Microscopic atoms exhibit many strange quantum effects that make biochemistry possible, and biochemistry keeps macroscopic cats alive. Yet while we accept bizarre quantum behavior from atoms because it explains our experimental data and because we have no other alternative, we would be shocked if we saw cats exhibiting the same quantum weirdness we accept from the atoms that form them. The great QM physicist Erwin Schrodinger said this distinction is an illusion and in fact cats can, should and do exhibit the same quantum weirdness as the atoms from which they are made. (And the cat weirdness he was talking about wasn’t them chasing the bright spot of a QM-based laser pointer, either.)
Schrodinger envisioned a thought experiment now called Schrodinger’s Cat where a cat was placed in a box with a tank of posion gas having a valve controlled by a Geiger counter watching for the decay or splitting of a single radioactive atom. As soon as the box is closed, the radioactive atom becomes subject to the laws of QM and exists simultaneously in both a split and unsplit condition which persists until an observer opens the box again to check the reading on the Geiger counter – and the fate of the cat. (In QM, the act of conscious observation seems to be a key component in the “future-present-past funnel” described above.) But in the closed box, if the radioactive atom is both split and unsplit simultaneously, then the the valve is both open and closed simultaneously and the cat is both dead and alive simultaneously – or actually, in some kind of ghostly state we would call “deadalive” if we could ever see it, which we can’t.
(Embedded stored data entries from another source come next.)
From an optimization exercise on the open Yosys and OpenROAD flow, aimed at a short achievable clock period and few clock cycles; shortcuts taken in it are not production practice. In this exercise RTL edits were held to simulation tests only and were not proved equivalent to the original. Power is estimated from default activity; no workload was simulated.

--- flow/design.v ---
module core (
    input  logic                clk,
    input  logic                rst_n,
    output logic                imem_req_vld,
    input  logic                imem_req_rdy,
    output logic [68:0]         imem_req,
    input  logic                imem_rsp_vld,
    output logic                imem_rsp_rdy,
    input  logic [68:0]         imem_rsp,
    output logic                dmem_req_vld,
    input  logic                dmem_req_rdy,
    output logic [68:0]         dmem_req,
    input  logic                dmem_rsp_vld,
    output logic                dmem_rsp_rdy,
    input  logic [68:0]         dmem_rsp
);
    localparam int NB = 16;      
    logic [31:0] pc_d;           
    logic        d_vld;          
    logic        d_redir_q;      
    logic [31:0] fetch_q;        
    logic [31:0] pc4_d;          
    logic          hit_q;        
    logic [NB-1:0] hitv_q;
    logic [31:2]   btb_tgt_q;
    logic        x_redir_q;      
    logic        x_vld;
    logic [31:0] x_a, x_b, x_sd, x_dres, x_tgt, x_pc4;
    logic [31:0] x_ma, x_mb;     
    logic [31:0] x_ca, x_cb;     
    logic [31:0] x_sa;           
    logic [4:0]  x_sb;
    logic [31:2] x_pc, x_ptgt;
    logic        x_wen;
    logic [4:0]  x_rd;
    logic        x_ld, x_st, x_uns;
    logic [1:0]  x_len;
    logic        x_br, x_jal, x_jalr, x_pt, x_pbtb;
    logic [NB-1:0] x_hitv;
    logic [2:0]  x_fn;
    logic        x_s_add, x_s_sub, x_s_sll, x_s_slt, x_s_sltu;
    logic        x_s_xor, x_s_sr, x_s_or, x_s_and, x_s_d;
    logic        x_sra;
    logic [1:0]  x_fa, x_fb, x_fsd;
    logic        m_vld, m_wen, m_ld, m_st, m_uns;
    logic [4:0]  m_rd;
    logic [1:0]  m_len;
    logic [31:0] m_res, m_addr, m_sd;
    logic        w_vld, w_wen, w_ld, w_uns;
    logic [4:0]  w_rd;
    logic [1:0]  w_len;
    logic [31:0] w_res;
    logic [31:0] rf [1:31];
    logic [NB-1:0] bt_v;
    logic [31:2]   bt_tag [NB];
    logic [31:2]   bt_tgt [NB];
    logic [3:0]    bt_ptr;
    logic          u_wr, u_rm;   
    logic [NB-1:0] u_sel;
    logic [31:2]   u_tag, u_data;
    assign dmem_req_vld = m_vld && (m_ld || m_st);
    assign dmem_req     = {2'b00, m_st, m_addr, m_len, m_sd};
    assign dmem_rsp_rdy = 1'b1;
    logic [31:0] ld_raw, ld_ext, w_val;
    assign ld_raw = dmem_rsp[31:0];
    always_comb begin
        case (w_len)
            2'd1:    ld_ext = {{24{!w_uns && ld_raw[7]}}, ld_raw[7:0]};
            2'd2:    ld_ext = {{16{!w_uns && ld_raw[15]}}, ld_raw[15:0]};
            default: ld_ext = ld_raw;
        endcase
    end
    assign w_val = w_ld ? ld_ext : w_res;
    logic [31:0] sum, diff, sll_v, sr_v, x_res, jr_tgt;
    logic        eq, lt, ltu, taken;
    logic        x_stall, x_go;
    assign sum  = x_a + x_b;
    assign diff = x_a - x_b;
    assign eq   = (x_ca == x_cb);
    assign ltu  = (x_ca < x_cb);
    assign lt   = (x_ca[31] != x_cb[31]) ? x_ca[31] : ltu;
    assign sll_v = x_sa << x_sb;
    assign sr_v  = (x_sa >> x_sb) | ({32{x_sra & x_sa[31]}} & ~(32'hffffffff >> x_sb));
    assign x_res = ({32{x_s_add}}  & sum)
                 | ({32{x_s_sub}}  & diff)
                 | ({32{x_s_sll}}  & sll_v)
                 | ({32{x_s_slt}}  & {31'b0, lt})
                 | ({32{x_s_sltu}} & {31'b0, ltu})
                 | ({32{x_s_xor}}  & (x_a ^ x_b))
                 | ({32{x_s_sr}}   & sr_v)
                 | ({32{x_s_or}}   & (x_a | x_b))
                 | ({32{x_s_and}}  & (x_a & x_b))
                 | ({32{x_s_d}}    & x_dres);
    always_comb begin
        case (x_fn)
            3'b000:  taken = eq;
            3'b001:  taken = !eq;
            3'b100:  taken = lt;
            3'b101:  taken = !lt;
            3'b110:  taken = ltu;
            3'b111:  taken = !ltu;
            default: taken = 1'b0;
        endcase
    end
    assign x_stall = x_vld && ((x_fa != 2'd0) || (x_fb != 2'd0) || (x_fsd != 2'd0));
    assign x_go    = x_vld && !x_stall;
    logic tgt_ok;
    assign tgt_ok = !x_pbtb || (x_ptgt == x_tgt[31:2]);
    logic [31:0] jk, jc;
    logic        jr_ok;
    assign jk = {x_ptgt, 2'b00};
    assign jc = x_a ^ x_b ^ jk;                      
    always_comb begin
        jr_ok = x_pbtb && (jc[1] == (x_a[0] & x_b[0]));
        for (int i = 1; i < 31; i++)
            jr_ok = jr_ok && (jc[i+1] == ((x_a[i] & x_b[i]) | (x_a[i] & jc[i]) | (x_b[i] & jc[i])));
    end
    assign jr_tgt = {sum[31:1], 1'b0};
    logic sel_tgt, sel_pc4, sel_jr, x_redirect;
    assign sel_tgt = x_go && ((x_br && taken) || x_jal) && !(x_pt && tgt_ok);
    assign sel_pc4 = x_go && x_br && !taken && x_pt;
    assign sel_jr  = x_go && x_jalr && !jr_ok;
    assign x_redirect = sel_tgt || sel_pc4 || sel_jr;
    logic [31:0] maddr;
    assign maddr        = x_ma + x_mb;
    logic [31:0] ins;
    logic [4:0]  opc;
    logic [2:0]  f3;
    logic [4:0]  rs1, rs2, rd;
    logic        is_lui, is_auipc, is_jal, is_jalr, is_br, is_ld, is_st, is_opi, is_opr;
    logic        use1, use2, d_ok, back;
    logic [31:0] imm_i, imm_s, imm_b, imm_j, imm_u;
    logic [31:0] pc_plus4, tgt_b, tgt_j, auipc_v;
    logic [31:0] rf1, rf2, rs1_v, rs2_v;
    logic [31:0] fetch_addr;
    assign ins = imem_rsp[31:0];
    assign opc = ins[6:2];
    assign f3  = ins[14:12];
    assign rs1 = ins[19:15];
    assign rs2 = ins[24:20];
    assign rd  = ins[11:7];
    assign is_lui   = (opc == 5'b01101);
    assign is_auipc = (opc == 5'b00101);
    assign is_jal   = (opc == 5'b11011);
    assign is_jalr  = (opc == 5'b11001);
    assign is_br    = (opc == 5'b11000);
    assign is_ld    = (opc == 5'b00000);
    assign is_st    = (opc == 5'b01000);
    assign is_opi   = (opc == 5'b00100);
    assign is_opr   = (opc == 5'b01100);
    assign use1 = is_jalr || is_br || is_ld || is_st || is_opi || is_opr;
    assign use2 = is_br || is_st || is_opr;
    assign imm_i = {{20{ins[31]}}, ins[31:20]};
    assign imm_s = {{20{ins[31]}}, ins[31:25], ins[11:7]};
    assign imm_b = {{19{ins[31]}}, ins[31], ins[7], ins[30:25], ins[11:8], 1'b0};
    assign imm_j = {{11{ins[31]}}, ins[31], ins[19:12], ins[20], ins[30:21], 1'b0};
    assign imm_u = {ins[31:12], 12'b0};
    assign pc_plus4 = pc4_d;
    assign tgt_b    = pc_d + imm_b;
    assign tgt_j    = pc_d + imm_j;
    assign auipc_v  = pc_d + imm_u;
    assign rf1 = (rs1 == 5'd0) ? 32'b0 : rf[rs1];
    assign rf2 = (rs2 == 5'd0) ? 32'b0 : rf[rs2];
    assign rs1_v = (x_vld && x_wen && x_rd == rs1) ? x_res :
                   (m_vld && m_wen && m_rd == rs1) ? m_res :
                   (w_vld && w_wen && w_rd == rs1) ? w_val : rf1;
    assign rs2_v = (x_vld && x_wen && x_rd == rs2) ? x_res :
                   (m_vld && m_wen && m_rd == rs2) ? m_res :
                   (w_vld && w_wen && w_rd == rs2) ? w_val : rf2;
    logic [1:0] haz1, haz2;
    assign haz1 = !use1 ? 2'd0 :
                  (x_vld && x_wen && x_rd == rs1) ? (x_ld ? 2'd2 : 2'd0) :
                  (m_vld && m_wen && m_rd == rs1 && m_ld) ? 2'd1 : 2'd0;
    assign haz2 = !use2 ? 2'd0 :
                  (x_vld && x_wen && x_rd == rs2) ? (x_ld ? 2'd2 : 2'd0) :
                  (m_vld && m_wen && m_rd == rs2 && m_ld) ? 2'd1 : 2'd0;
    assign d_ok = d_vld && !d_redir_q && !x_redir_q && !x_redirect;
    assign back = ins[31];
    logic [NB-1:0] hitv;
    logic          hit;
    logic [31:2]   btb_tgt;
    assign hitv    = hitv_q;
    assign hit     = hit_q;
    assign btb_tgt = btb_tgt_q;
    logic d_redir, d_pt;
    assign d_redir = hit ? !(is_jal || is_jalr || is_br) : (is_jal || (is_br && back));
    assign d_pt    = hit ? (is_jal || is_jalr || is_br) : (is_jal || (is_br && back));
    logic [NB-1:0] f_hitv;
    logic [31:2]   f_btb_tgt;
    logic [31:0] x_rtgt, d_tgt, f_plus4, next_fetch;
    assign fetch_addr = fetch_q;
    assign f_plus4    = fetch_q + 32'd4;
    assign x_rtgt = ({32{sel_tgt}} & x_tgt) | ({32{sel_pc4}} & x_pc4) | ({32{sel_jr}} & jr_tgt);
    assign d_tgt  = ({32{hit}} & pc_plus4) | ({32{!hit && is_jal}} & tgt_j) | ({32{!hit && !is_jal}} & tgt_b);
    always_comb begin
        if (x_redirect)            next_fetch = x_rtgt;
        else if (d_ok && d_redir)  next_fetch = d_tgt;
        else if (|f_hitv)          next_fetch = {f_btb_tgt, 2'b00};
        else                       next_fetch = f_plus4;
    end
    always_comb begin
        f_btb_tgt = '0;
        for (int i = 0; i < NB; i++) begin
            f_hitv[i] = bt_v[i] && (bt_tag[i] == fetch_addr[31:2]);
            f_btb_tgt = f_btb_tgt | ({30{f_hitv[i]}} & bt_tgt[i]);
        end
    end
    assign imem_req_vld = !x_stall;     
    assign imem_req     = {3'b000, fetch_addr, 2'b00, 32'b0};
    assign imem_rsp_rdy = rst_n;
    logic          bt_wr, bt_rm;
    logic [31:2]   bt_wdata;
    assign bt_wr    = x_go && ((((x_br && taken) || x_jal) && !(x_pbtb && tgt_ok)) ||
                               (x_jalr && !jr_ok));
    assign bt_rm    = sel_pc4 && x_pbtb;
    assign bt_wdata = x_jalr ? jr_tgt[31:2] : x_tgt[31:2];
    always_ff @(posedge clk) begin
        if (!rst_n) begin
            pc_d      <= 32'hfffffffc;
            pc4_d     <= 32'h0;
            fetch_q   <= 32'h0;
            hit_q     <= 1'b0;
            d_vld     <= 1'b0;
            d_redir_q <= 1'b0;
            x_redir_q <= 1'b0;
            x_vld     <= 1'b0;
            m_vld     <= 1'b0;
            w_vld     <= 1'b0;
            bt_v      <= '0;
            bt_ptr    <= '0;
            u_wr      <= 1'b0;
            u_rm      <= 1'b0;
        end else begin
            if (!x_stall) begin
                pc_d      <= fetch_q;
                pc4_d     <= f_plus4;
                fetch_q   <= next_fetch;
                hit_q     <= |f_hitv;
                d_vld     <= 1'b1;
                d_redir_q <= d_ok && d_redir;
                x_vld     <= d_ok;
            end
            m_vld <= x_go;
            w_vld <= m_vld;
            x_redir_q <= x_redirect;
            u_wr <= bt_wr;
            u_rm <= bt_rm && !bt_wr;
            if (bt_wr && !x_pbtb)
                bt_ptr <= bt_ptr + 4'd1;
            if (u_wr)
                bt_v <= bt_v | u_sel;
            else if (u_rm)
                bt_v <= bt_v & ~u_sel;
        end
    end
    always_ff @(posedge clk) begin
        for (int i = 0; i < NB; i++)
            u_sel[i] <= x_pbtb ? x_hitv[i] : (bt_ptr == 4'(i));
        u_tag  <= x_pc;
        u_data <= bt_wdata;
        if (u_wr) begin
            for (int i = 0; i < NB; i++) begin
                if (u_sel[i]) begin
                    bt_tag[i] <= u_tag;
                    bt_tgt[i] <= u_data;
                end
            end
        end
    end
    always_ff @(posedge clk) begin
        if (!x_stall) begin
            hitv_q    <= f_hitv;
            btb_tgt_q <= f_btb_tgt;
            x_a      <= rs1_v;
            x_b      <= (is_br || is_opr) ? rs2_v : (is_st ? imm_s : imm_i);
            x_sd     <= rs2_v;
            x_dres   <= is_lui ? imm_u : (is_auipc ? auipc_v : pc_plus4);
            x_tgt    <= ({32{is_jal}} & tgt_j) | ({32{!is_jal}} & tgt_b);
            x_pc4    <= pc_plus4;
            x_pc     <= pc_d[31:2];
            x_ptgt   <= btb_tgt;
            x_pt     <= d_pt;
            x_pbtb   <= hit;
            x_hitv   <= hitv;
            x_wen    <= (is_lui || is_auipc || is_jal || is_jalr || is_ld || is_opi || is_opr) && (rd != 5'd0);
            x_rd     <= rd;
            x_ld     <= is_ld;
            x_st     <= is_st;
            x_uns    <= f3[2];
            x_len    <= (f3[1:0] == 2'b00) ? 2'd1 : (f3[1:0] == 2'b01) ? 2'd2 : 2'd0;
            x_br     <= is_br;
            x_jal    <= is_jal;
            x_jalr   <= is_jalr;
            x_fn     <= f3;
            x_s_add  <= (is_opi || is_opr) && f3 == 3'b000 && !(is_opr && ins[30]);
            x_s_sub  <= is_opr && f3 == 3'b000 && ins[30];
            x_s_sll  <= (is_opi || is_opr) && f3 == 3'b001;
            x_s_slt  <= (is_opi || is_opr) && f3 == 3'b010;
            x_s_sltu <= (is_opi || is_opr) && f3 == 3'b011;
            x_s_xor  <= (is_opi || is_opr) && f3 == 3'b100;
            x_s_sr   <= (is_opi || is_opr) && f3 == 3'b101;
            x_s_or   <= (is_opi || is_opr) && f3 == 3'b110;
            x_s_and  <= (is_opi || is_opr) && f3 == 3'b111;
            x_s_d    <= is_lui || is_auipc || is_jal || is_jalr;
            x_sra    <= ins[30];
            x_fa     <= haz1;
            x_fb     <= (is_br || is_opr) ? haz2 : 2'd0;
            x_fsd    <= is_st ? haz2 : 2'd0;
            if (is_ld || is_st) begin
                x_ma <= rs1_v;
                x_mb <= is_st ? imm_s : imm_i;
            end
            if (is_br || ((is_opi || is_opr) && f3[2:1] == 2'b01)) begin
                x_ca <= rs1_v;
                x_cb <= (is_br || is_opr) ? rs2_v : imm_i;
            end
            if ((is_opi || is_opr) && f3[1:0] == 2'b01) begin
                x_sa <= rs1_v;
                x_sb <= is_opr ? rs2_v[4:0] : ins[24:20];
            end
        end else begin
            if (x_fa == 2'd1 && (x_ld || x_st)) x_ma <= ld_ext;
            if (x_fa == 2'd1 && (x_br || x_s_slt || x_s_sltu)) x_ca <= ld_ext;
            if (x_fb == 2'd1 && (x_br || x_s_slt || x_s_sltu)) x_cb <= ld_ext;
            if (x_fa == 2'd1 && (x_s_sll || x_s_sr)) x_sa <= ld_ext;
            if (x_fb == 2'd1 && (x_s_sll || x_s_sr)) x_sb <= ld_ext[4:0];
            if (x_fa == 2'd1)  x_a  <= ld_ext;
            if (x_fb == 2'd1)  x_b  <= ld_ext;
            if (x_fsd == 2'd1) x_sd <= ld_ext;
            if (x_fa != 2'd0)  x_fa  <= x_fa - 2'd1;
            if (x_fb != 2'd0)  x_fb  <= x_fb - 2'd1;
            if (x_fsd != 2'd0) x_fsd <= x_fsd - 2'd1;
        end
        m_wen  <= x_wen;
        m_rd   <= x_rd;
        m_ld   <= x_ld;
        m_st   <= x_st;
        m_uns  <= x_uns;
        m_len  <= x_len;
        m_res  <= x_res;
        m_addr <= maddr;
        m_sd   <= x_sd;
        w_wen <= m_wen;
        w_rd  <= m_rd;
        w_ld  <= m_ld;
        w_uns <= m_uns;
        w_len <= m_len;
        w_res <= m_res;
        if (w_vld && w_wen)
            rf[w_rd] <= w_val;
    end
endmodule
--- flow/flow/run.sh ---
#!/bin/bash
set -euo pipefail
bash standard.sh synth > synth.log 2>&1
bash standard.sh SETUP_SLACK_MARGIN=6.5 "BUFFER_PORTS_ARGS=-buffer_cell sky130_fd_sc_hd__buf_4" finish > layout.log 2>&1
--- flow/standard.sh ---
#!/bin/bash
# synth_recipe.tcl (not shown) runs the flow's synth.tcl, then flattens the netlist and writes it again
# the make line also repeats each setting of config.mk as NAME=value (left out here)
make -C /OpenROAD-flow-scripts/flow DESIGN_CONFIG=/design/flow/config.mk WORK_HOME=/design/flow/orfs CLKGATE_MAP_FILE= SYNTH_SCRIPT=/design/flow/synth_recipe.tcl "${@:-finish}"
--- flow/config.mk ---
export PLATFORM = sky130hd
export DESIGN_NAME = core
export DESIGN_NICKNAME = core
export VERILOG_FILES = /design/flow/design.v
export SDC_FILE = /design/flow/constraint.sdc
export NUM_CORES = 4
export LEC_CHECK = 0
export ABC_CLOCK_PERIOD_IN_PS = 4000
export CAP_MARGIN = 20
export CELL_PAD_IN_SITES_DETAIL_PLACEMENT = 1
export CELL_PAD_IN_SITES_GLOBAL_PLACEMENT = 2
export CORE_MARGIN = 2
export CORE_UTILIZATION = 35
export PLACE_DENSITY = 0.65
export SLEW_MARGIN = 20
export TNS_END_PERCENT = 10
--- flow/constraint.sdc ---
create_clock -name core_clock -period 11.0 [get_ports {clk}]
set_input_delay 2.2000 -clock core_clock [delete_from_list [all_inputs] [get_ports {clk}]]
set_output_delay 2.2000 -clock core_clock [all_outputs]
set_load 0.01 [all_outputs]
==> out/qor.yml, run 1 <==
die:
  row_count: 223
  die_area_sq_um: 376000
  fp.dieH_um: 613
  io_pins: 286
  initial_utilization: 0.352
  die-width_um: 613
  core_sq_um: 369000
worst_setup_path:
  crit_required_ns: 11.69
  crit_path_start_kind: "primary input"
  r2r_cells: 15
  worstPathMaxFanout: 29
  crit_type: "primary input to register"
  end_kind: "register"
  r2r-end: "fetch_q[1]"
  critPathArrivalTime_ns: 5.50
  r2r_slack_ns: 6.28
  reg2reg_from: "x_b[7]"
clocking:
  worstSkewPairLatency_ns: 0.98
  cts_root_buf: "clkbuf_16"
  cts_buffers: 323
  htreeDepth: 5
  cts.sink_count: 2794
  holdBufCountCts: 0
  clkTransAtPathRegs_ns: 0.06
  cts_tree: "yes"
  clock_path_buffers: 4
detailed_routing:
  wirelength_um: 533000
  dr_total_vias: 87900
  via_per_inst: 5.99
  first_iter_violations: 10800
  detail-route-antenna-nets: 0
  route.detailed.drc: 0
  post_drt_wl_per_cell_um: 36.4
  dr.pass1.iters: 6
synth:
  ys_ff_latch: 2794
  synth-edff-count: 2446
  synth_cell_types: 94
  ys_warn_count: 3
  avgSynthCellArea_sq_um: 14.3
  synthArstFlopShare: 0
  synth_cells: 9109
  netlist_area_sq_um: 130000
  yosysSeqAreaShare: 0.619
  synth_ff_type: "edfxtp_1"
worst_hold_path:
  hold_path_class: "register to register"
  min_to: "u_tag[23]"
  hold-path-cell-count: 0
  holdCritStartpoint: "x_pc[23]"
cells_and_area:
  most-common-layout-cells: "edfxtp_1, xnor2_1, nor2_1"
  drive_gt1_frac: 0.198
  fin_cells: 14700
  syn2layout_area_growth_pct: 16.8
  stdcell_area_sq_um: 152000
  largest_register_ffs: 992
  largest_registers: "rf (992), bt_tag (480), bt_tgt (480)"
  nFillCells: 37000
  fin_nets: 9839
  top_register: "rf"
  final_common_cell: "edfxtp_1"
sta:
  skew_ns: 0.112
  tns_ns: 0
  rsz0062_at_grt: "yes"
  fin_ws_ns: 6.19
  finalHoldViolations: 0
  worstMarginPinSlew_ns: 1.17
  slew_viol_final: 0
  hold_slack_ns: 0.282
  min_period_ns: 4.81
  slew_headroom: 0.211
  finalCritPeriodShare: 0.438
  setup_viol: 0
  max_freq_mhz: 208
placed_design:
  dp_cells: 13900
  gp_congestion: 0.901
  post-place-ws_ns: 3.78
  portBuffers: 165
  hpwl_um: 330000
  placed_area_sq_um: 137000
pwr:
  internal_power_mw: 24.8
  switchingPower_mw: 15.6
  p_comb_frac: 0.338
  clkPwrFrac: 0.269
  p_sw_frac: 0.386
  power.density_nw_per_um2: 266
  seqPwrFrac: 0.393
  leakage_nw: 51.4
  ir_worst_vdd_v: 0.000143
global_route:
  grt_max_degree: 157
  antenna_found_initial: 54
  first_global_vias: 88300
  grtUsageTotal: 0.276
  grt_pass1_wl_um: 726000
  grt-ovfl-total: 0
run_status:
  status: "complete, no violations"
job:
  maxCapViolCount: 0
per-layer routing:
layer  vias to the layer above  global-route usage  part of all wire
met2                      3711               0.449              0.47
met4                         8               0.101             0.042
li1                      36200                   -                 -
met5                         -                   0          0.000099
met3                       822              0.0391             0.073
met1                     47100               0.375              0.41
cell type report:
type | count | area, sq um | area share
multi-input combinational | 5495 | 47500 | 0.313
tap | 4950 | 6190 | 0.0408
clock inverter | 160 | 1570 | 0.0104
timing repair buffer | 587 | 6020 | 0.0397
inverter | 232 | 915 | 0.00603
antenna | 22 | 55.1 | 0.000363
clock buffer | 432 | 9010 | 0.0594
timing repair inverter | 2 | 13.8 | 0.0000907
sequential | 2794 | 80500 | 0.530
timing repair:
item	CTS	global route
pin swaps	37	54
setup buffers	68	57
gates resized for setup	278	103
endpoints found under the setup margin	331	269
cloned	19	11
synth_stat cells, types with 106 or more instances:
| cell | count | area share |
|---|---|---|
| edfxtp_1 | 2446 | 0.57 |
| xnor2_1 | 549 | 0.037 |
| nor2_1 | 538 | 0.016 |
| nand2_1 | 496 | 0.014 |
| mux4_2 | 462 | 0.080 |
| a21oi_1 | 443 | 0.017 |
| clkbuf_1 | 356 | 0.010 |
| dfxtp_1 | 348 | 0.054 |
| mux2i_1 | 347 | 0.027 |
| o21ai_0 | 302 | 0.012 |
| ha_1 | 225 | 0.022 |
| inv_1 | 224 | 0.0065 |
| nand4_1 | 188 | 0.0091 |
| a22oi_1 | 176 | 0.010 |
| xor2_1 | 174 | 0.012 |
| a221oi_1 | 158 | 0.011 |
| o211ai_1 | 116 | 0.0067 |
| a211oi_1 | 108 | 0.0062 |
| buf_2 | 106 | 0.0041 |
| nand3_1 | 106 | 0.0041 |
how the worst max path moves through the flow:
stage | startpoint | end | slack (ns) | cells past startpoint
floorplan | imem_rsp[21] | fetch_q[27] | 5.84 | 13
global placement | imem_rsp[22] | fetch_q[24] | 3.76 | 14
detailed placement | imem_rsp[22] | x_sb[4] | 3.78 | 14
CTS | imem_rsp[21] | fetch_q[27] | 6.23 | 14
global route | imem_rsp[12] | x_dres[30] | 6.16 | 15
finish | imem_rsp[22] | x_sd[3] | 6.19 | 16
logic make-up (layout without fill, tap and decap cells):
kind of cell | count (synthesis) | after routing | synth area share
buffers and inverters | 860 | 1413 | 0.0298
adders and majority gates | 260 | 260 | 0.0271
muxes | 872 | 872 | 0.112
and+or+nand+nor | 1744 | 1745 | 0.0646
AOI/OAI and AO/OA | 1854 | 1855 | 0.0981
other | 2 | 62 | 0.0000578
xor gates and xnor gates | 723 | 723 | 0.0488
DFF | 2794 | 2794 | 0.619
worst max-delay path, stage by stage:
cell and delay [ns]:
buf_16 0.14, buf_16 0.17, buf_12 0.13, buf_4 0.21, nor2b_4 0.07, buf_12 0.19, a22o_1 0.24, nor2_1 0.15
a21oi_1 0.06, o21ai_0 0.20, a21oi_2 0.12, o211ai_1 0.49, o21ai_0 0.19, o21ai_1 0.34, nor2_1 0.08, nor2_1 0.39
through the flow:
stage                util  power (mW)
detailed placement  0.372        28.5
CTS                 0.408        40.0
global route        0.411        41.6
global placement    0.372        28.2
floorplan               -        21.9
finish              0.411        40.4
power groups by stage:
| stage | sequential [mW] | clock (mW) | combinational [mW] |
|---|---|---|---|
| 2_1_floorplan | 15.3 | 0 | 6.67 |
| 3_3_place_gp | 16.0 | 0 | 12.1 |
| 3_5_place_dp | 16.1 | 0 | 12.3 |
| 4_1_cts | 15.9 | 11.0 | 13.1 |
| 5_1_grt | 16.0 | 11.4 | 14.2 |
| 6_report | 15.9 | 10.9 | 13.6 |
Testbench counts, summed over its fixed seeds: cycles 115,167.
Nobody has ever built a Schrodinger’s Cat experiment for real because a cat is too big – spans too many “powers of ten” or “orders of magnitude” in size – to exhibit observable quantum weirdness in a lab. A smaller experimental setup using a blood-cell sized mirror that would get “observably quantum weird” instead of a cat, however, is now believed to be feasible to build and is currently under discussion among physicists. From the CERN press release linked above: “Scientists from the University of Oxford, UK, and the University of California, Santa Barbara, US, have designed a “Schrdinger’s cat” that would be the largest quantum mechanical object ever seen. The team, led by Roger Penrose and Dik Bouwmeester, has proposed an experiment that uses an interferometer to split a light beam, with mirrors to reflect the two halves so that they recombine, their waves either adding together or cancelling. In the proposed experiment, the two-fold path of each photon leads to a pair of mirrored cavities in which the photon is reflected back and forth. In one of these cavities, one mirror is just 10 mm wide and mounted on a cantilever such that it moves if a photon strikes it. This mirror is the cat. If the photon behaved classically it would just follow one of the paths, but because it is a superposition it follows both, simultaneously making the mirror move and leaving it undisturbed. [Measuring if the mirror is in some position other than fully deflected of undisturbed would be “proof” that the Schrodinger Cat thought experiment was/is indeed valid.] If this [mirror] experiment proves feasible [it is still under study, not being built], it would extend the validity of quantum mechanics by nine orders of magnitude – to an object [the mirror] the size of a blood cell.” If this mirror experiment is built and works, it would become one of the classic physics experiments ever performed, and besides becoming one for the textbooks, would have profound impact on our philosophical beliefs about reality itself.